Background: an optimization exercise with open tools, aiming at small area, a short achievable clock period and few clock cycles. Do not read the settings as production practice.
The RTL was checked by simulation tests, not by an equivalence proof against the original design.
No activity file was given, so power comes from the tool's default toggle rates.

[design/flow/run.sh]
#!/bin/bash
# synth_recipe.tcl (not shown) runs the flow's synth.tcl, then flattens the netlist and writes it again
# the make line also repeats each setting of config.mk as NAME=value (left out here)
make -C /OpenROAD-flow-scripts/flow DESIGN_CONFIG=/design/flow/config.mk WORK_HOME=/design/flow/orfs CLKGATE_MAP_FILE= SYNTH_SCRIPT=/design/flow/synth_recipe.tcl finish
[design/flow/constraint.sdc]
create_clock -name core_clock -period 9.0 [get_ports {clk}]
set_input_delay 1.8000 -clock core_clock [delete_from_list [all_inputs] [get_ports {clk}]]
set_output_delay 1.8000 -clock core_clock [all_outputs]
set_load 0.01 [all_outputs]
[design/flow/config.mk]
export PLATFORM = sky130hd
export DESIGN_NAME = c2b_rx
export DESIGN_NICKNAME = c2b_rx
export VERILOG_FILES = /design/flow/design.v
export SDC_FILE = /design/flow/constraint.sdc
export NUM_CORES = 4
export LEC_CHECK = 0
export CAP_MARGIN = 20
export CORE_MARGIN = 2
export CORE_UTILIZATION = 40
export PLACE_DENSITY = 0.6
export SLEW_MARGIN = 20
...
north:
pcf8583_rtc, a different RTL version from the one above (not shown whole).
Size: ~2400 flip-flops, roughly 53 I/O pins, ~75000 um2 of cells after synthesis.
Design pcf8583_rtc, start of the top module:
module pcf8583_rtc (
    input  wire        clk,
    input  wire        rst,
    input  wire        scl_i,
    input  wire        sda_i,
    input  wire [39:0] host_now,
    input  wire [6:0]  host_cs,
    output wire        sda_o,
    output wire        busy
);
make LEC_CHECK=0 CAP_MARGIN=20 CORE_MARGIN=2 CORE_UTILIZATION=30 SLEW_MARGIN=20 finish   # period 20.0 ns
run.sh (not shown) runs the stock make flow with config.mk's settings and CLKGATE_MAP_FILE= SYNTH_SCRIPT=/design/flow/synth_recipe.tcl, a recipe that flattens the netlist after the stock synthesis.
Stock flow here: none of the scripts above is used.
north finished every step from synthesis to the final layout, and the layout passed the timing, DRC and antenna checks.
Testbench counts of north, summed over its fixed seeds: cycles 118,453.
---
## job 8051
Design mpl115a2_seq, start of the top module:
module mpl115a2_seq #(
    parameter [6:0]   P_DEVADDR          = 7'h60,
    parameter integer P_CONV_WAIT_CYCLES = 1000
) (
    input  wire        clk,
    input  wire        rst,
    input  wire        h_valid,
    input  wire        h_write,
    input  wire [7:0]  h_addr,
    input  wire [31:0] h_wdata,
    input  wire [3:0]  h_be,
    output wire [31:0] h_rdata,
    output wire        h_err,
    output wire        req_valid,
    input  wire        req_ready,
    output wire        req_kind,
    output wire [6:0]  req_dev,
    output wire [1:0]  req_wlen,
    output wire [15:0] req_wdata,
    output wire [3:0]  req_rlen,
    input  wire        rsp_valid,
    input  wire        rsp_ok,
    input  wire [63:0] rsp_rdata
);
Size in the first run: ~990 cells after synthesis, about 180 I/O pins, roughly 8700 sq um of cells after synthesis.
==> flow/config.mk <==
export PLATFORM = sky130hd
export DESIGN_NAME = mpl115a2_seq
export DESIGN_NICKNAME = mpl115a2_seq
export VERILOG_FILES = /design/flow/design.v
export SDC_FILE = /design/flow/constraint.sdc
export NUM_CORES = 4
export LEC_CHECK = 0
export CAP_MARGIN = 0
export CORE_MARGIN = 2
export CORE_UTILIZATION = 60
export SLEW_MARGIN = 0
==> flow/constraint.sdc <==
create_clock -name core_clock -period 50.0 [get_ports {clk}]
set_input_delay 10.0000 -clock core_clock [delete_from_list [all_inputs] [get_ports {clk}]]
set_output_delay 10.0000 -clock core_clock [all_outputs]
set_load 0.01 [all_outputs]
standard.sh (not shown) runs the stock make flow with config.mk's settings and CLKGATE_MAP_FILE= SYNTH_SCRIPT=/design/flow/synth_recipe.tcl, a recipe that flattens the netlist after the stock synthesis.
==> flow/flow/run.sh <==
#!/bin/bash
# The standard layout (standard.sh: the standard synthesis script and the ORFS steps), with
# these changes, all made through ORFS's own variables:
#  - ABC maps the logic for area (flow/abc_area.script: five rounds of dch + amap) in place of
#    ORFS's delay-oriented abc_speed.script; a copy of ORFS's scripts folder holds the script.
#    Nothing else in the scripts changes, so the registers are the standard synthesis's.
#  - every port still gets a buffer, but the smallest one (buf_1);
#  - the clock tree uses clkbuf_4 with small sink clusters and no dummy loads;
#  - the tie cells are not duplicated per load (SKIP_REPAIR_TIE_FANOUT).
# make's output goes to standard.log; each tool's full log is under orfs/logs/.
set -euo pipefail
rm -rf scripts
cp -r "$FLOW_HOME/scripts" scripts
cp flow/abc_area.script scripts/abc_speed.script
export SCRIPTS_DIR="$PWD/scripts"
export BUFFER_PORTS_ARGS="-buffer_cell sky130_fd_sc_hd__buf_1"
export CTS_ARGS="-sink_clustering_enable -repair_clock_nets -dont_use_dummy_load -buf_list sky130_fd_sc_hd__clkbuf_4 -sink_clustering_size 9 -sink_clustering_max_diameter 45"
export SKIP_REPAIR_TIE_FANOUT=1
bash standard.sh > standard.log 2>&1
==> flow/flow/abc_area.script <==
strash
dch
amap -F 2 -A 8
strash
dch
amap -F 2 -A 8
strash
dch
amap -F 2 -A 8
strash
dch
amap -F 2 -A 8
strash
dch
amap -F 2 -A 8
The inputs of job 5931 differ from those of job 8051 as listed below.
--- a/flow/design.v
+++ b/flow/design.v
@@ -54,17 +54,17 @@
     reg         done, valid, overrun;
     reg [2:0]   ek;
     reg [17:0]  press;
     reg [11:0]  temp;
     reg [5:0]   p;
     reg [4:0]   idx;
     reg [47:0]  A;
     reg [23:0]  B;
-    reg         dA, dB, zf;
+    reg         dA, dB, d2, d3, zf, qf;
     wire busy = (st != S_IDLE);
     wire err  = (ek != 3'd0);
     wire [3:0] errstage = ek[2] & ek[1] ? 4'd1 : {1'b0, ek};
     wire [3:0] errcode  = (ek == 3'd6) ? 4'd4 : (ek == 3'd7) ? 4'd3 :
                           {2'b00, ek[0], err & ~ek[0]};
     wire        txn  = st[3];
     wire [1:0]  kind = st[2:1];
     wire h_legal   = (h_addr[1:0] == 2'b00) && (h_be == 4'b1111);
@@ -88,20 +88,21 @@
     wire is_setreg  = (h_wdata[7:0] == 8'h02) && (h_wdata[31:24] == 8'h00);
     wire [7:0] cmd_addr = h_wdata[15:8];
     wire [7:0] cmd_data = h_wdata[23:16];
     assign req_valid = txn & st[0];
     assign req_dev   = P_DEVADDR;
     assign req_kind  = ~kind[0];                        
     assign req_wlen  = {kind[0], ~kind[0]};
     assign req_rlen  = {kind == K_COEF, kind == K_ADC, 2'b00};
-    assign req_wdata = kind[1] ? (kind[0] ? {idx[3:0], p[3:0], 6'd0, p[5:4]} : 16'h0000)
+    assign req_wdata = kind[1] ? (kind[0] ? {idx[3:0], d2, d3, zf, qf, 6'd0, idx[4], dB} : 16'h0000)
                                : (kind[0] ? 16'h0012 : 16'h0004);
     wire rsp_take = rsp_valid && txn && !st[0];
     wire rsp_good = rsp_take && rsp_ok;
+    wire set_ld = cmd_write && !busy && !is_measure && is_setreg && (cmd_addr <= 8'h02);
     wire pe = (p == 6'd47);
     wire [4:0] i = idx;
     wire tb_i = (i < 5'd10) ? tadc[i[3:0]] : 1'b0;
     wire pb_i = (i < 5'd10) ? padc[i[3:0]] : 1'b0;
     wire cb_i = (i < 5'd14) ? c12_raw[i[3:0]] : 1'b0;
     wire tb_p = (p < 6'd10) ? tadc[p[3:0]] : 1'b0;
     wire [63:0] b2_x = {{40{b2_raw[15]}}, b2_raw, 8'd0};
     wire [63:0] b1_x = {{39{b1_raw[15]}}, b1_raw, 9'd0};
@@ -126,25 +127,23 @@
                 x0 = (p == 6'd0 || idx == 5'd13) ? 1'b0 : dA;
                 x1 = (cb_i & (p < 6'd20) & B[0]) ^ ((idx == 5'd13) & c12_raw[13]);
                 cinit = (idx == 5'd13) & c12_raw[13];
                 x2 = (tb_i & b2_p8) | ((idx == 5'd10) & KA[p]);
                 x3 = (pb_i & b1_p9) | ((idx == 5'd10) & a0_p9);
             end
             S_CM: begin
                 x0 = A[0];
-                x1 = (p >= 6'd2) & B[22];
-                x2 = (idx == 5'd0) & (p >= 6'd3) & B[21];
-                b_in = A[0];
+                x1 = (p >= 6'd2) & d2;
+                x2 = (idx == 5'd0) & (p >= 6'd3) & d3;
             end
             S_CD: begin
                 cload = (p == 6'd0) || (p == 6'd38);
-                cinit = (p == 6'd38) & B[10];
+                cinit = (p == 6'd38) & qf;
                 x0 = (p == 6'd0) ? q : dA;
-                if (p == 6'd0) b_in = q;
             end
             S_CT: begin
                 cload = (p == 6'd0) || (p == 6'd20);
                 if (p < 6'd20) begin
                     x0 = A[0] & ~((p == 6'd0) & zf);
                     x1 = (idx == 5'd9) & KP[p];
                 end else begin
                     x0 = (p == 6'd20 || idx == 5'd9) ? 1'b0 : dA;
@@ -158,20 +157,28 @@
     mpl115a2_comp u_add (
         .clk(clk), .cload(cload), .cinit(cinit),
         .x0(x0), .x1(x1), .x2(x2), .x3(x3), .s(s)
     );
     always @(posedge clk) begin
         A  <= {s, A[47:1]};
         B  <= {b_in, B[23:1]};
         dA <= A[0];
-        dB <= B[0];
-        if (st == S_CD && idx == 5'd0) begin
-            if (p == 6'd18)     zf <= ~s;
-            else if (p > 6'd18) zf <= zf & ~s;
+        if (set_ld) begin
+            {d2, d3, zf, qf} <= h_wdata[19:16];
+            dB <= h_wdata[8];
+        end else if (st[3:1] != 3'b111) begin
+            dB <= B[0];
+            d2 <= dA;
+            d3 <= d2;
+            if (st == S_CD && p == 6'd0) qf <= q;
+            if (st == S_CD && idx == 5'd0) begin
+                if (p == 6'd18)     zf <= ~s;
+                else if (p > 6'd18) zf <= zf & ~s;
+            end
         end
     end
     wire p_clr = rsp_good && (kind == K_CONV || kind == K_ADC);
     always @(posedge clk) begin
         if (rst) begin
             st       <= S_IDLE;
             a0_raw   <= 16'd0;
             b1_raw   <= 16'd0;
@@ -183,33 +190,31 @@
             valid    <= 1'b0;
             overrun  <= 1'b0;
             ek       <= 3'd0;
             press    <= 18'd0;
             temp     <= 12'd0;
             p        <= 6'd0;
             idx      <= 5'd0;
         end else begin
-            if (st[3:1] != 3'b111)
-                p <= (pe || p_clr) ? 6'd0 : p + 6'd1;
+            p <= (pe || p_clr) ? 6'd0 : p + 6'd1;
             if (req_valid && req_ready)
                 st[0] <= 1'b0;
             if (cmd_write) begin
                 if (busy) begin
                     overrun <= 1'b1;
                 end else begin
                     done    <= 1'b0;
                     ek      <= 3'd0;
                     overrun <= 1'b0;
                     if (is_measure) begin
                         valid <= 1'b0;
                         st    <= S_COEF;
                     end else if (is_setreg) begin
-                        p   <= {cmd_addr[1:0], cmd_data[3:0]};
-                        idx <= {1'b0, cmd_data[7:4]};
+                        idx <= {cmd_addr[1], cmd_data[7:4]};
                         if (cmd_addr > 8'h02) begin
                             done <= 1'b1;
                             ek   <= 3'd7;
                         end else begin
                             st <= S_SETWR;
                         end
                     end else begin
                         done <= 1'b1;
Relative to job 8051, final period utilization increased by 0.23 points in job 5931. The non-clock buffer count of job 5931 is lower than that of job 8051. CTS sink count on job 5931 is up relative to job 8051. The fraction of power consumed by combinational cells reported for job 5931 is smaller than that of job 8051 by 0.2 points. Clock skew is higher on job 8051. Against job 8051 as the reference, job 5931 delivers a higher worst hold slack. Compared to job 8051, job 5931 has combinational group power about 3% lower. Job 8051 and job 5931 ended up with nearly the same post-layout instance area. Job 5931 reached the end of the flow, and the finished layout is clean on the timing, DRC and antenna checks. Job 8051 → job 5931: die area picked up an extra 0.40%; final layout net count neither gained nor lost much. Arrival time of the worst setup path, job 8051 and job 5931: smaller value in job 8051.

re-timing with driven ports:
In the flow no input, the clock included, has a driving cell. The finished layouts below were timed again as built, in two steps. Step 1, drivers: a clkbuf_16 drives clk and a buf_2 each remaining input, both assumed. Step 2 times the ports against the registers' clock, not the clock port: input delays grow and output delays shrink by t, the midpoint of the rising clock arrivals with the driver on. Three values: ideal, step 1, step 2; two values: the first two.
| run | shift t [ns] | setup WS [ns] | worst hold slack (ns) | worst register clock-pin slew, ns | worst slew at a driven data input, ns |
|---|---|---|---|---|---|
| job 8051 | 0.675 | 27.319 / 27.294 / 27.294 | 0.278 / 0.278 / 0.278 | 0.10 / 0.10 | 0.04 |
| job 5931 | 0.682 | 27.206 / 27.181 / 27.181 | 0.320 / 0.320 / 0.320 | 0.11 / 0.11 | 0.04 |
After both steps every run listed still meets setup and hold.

→ Task brief: Pull every line that holds the string "worst" out of the records.

→ Response to the exercise:
Relative to job 8051, final period utilization increased by 0.23 points in job 5931. The non-clock buffer count of job 5931 is lower than that of job 8051. CTS sink count on job 5931 is up relative to job 8051. The fraction of power consumed by combinational cells reported for job 5931 is smaller than that of job 8051 by 0.2 points. Clock skew is higher on job 8051. Against job 8051 as the reference, job 5931 delivers a higher worst hold slack. Compared to job 8051, job 5931 has combinational group power about 3% lower. Job 8051 and job 5931 ended up with nearly the same post-layout instance area. Job 5931 reached the end of the flow, and the finished layout is clean on the timing, DRC and antenna checks. Job 8051 → job 5931: die area picked up an extra 0.40%; final layout net count neither gained nor lost much. Arrival time of the worst setup path, job 8051 and job 5931: smaller value in job 8051.
| run | shift t [ns] | setup WS [ns] | worst hold slack (ns) | worst register clock-pin slew, ns | worst slew at a driven data input, ns |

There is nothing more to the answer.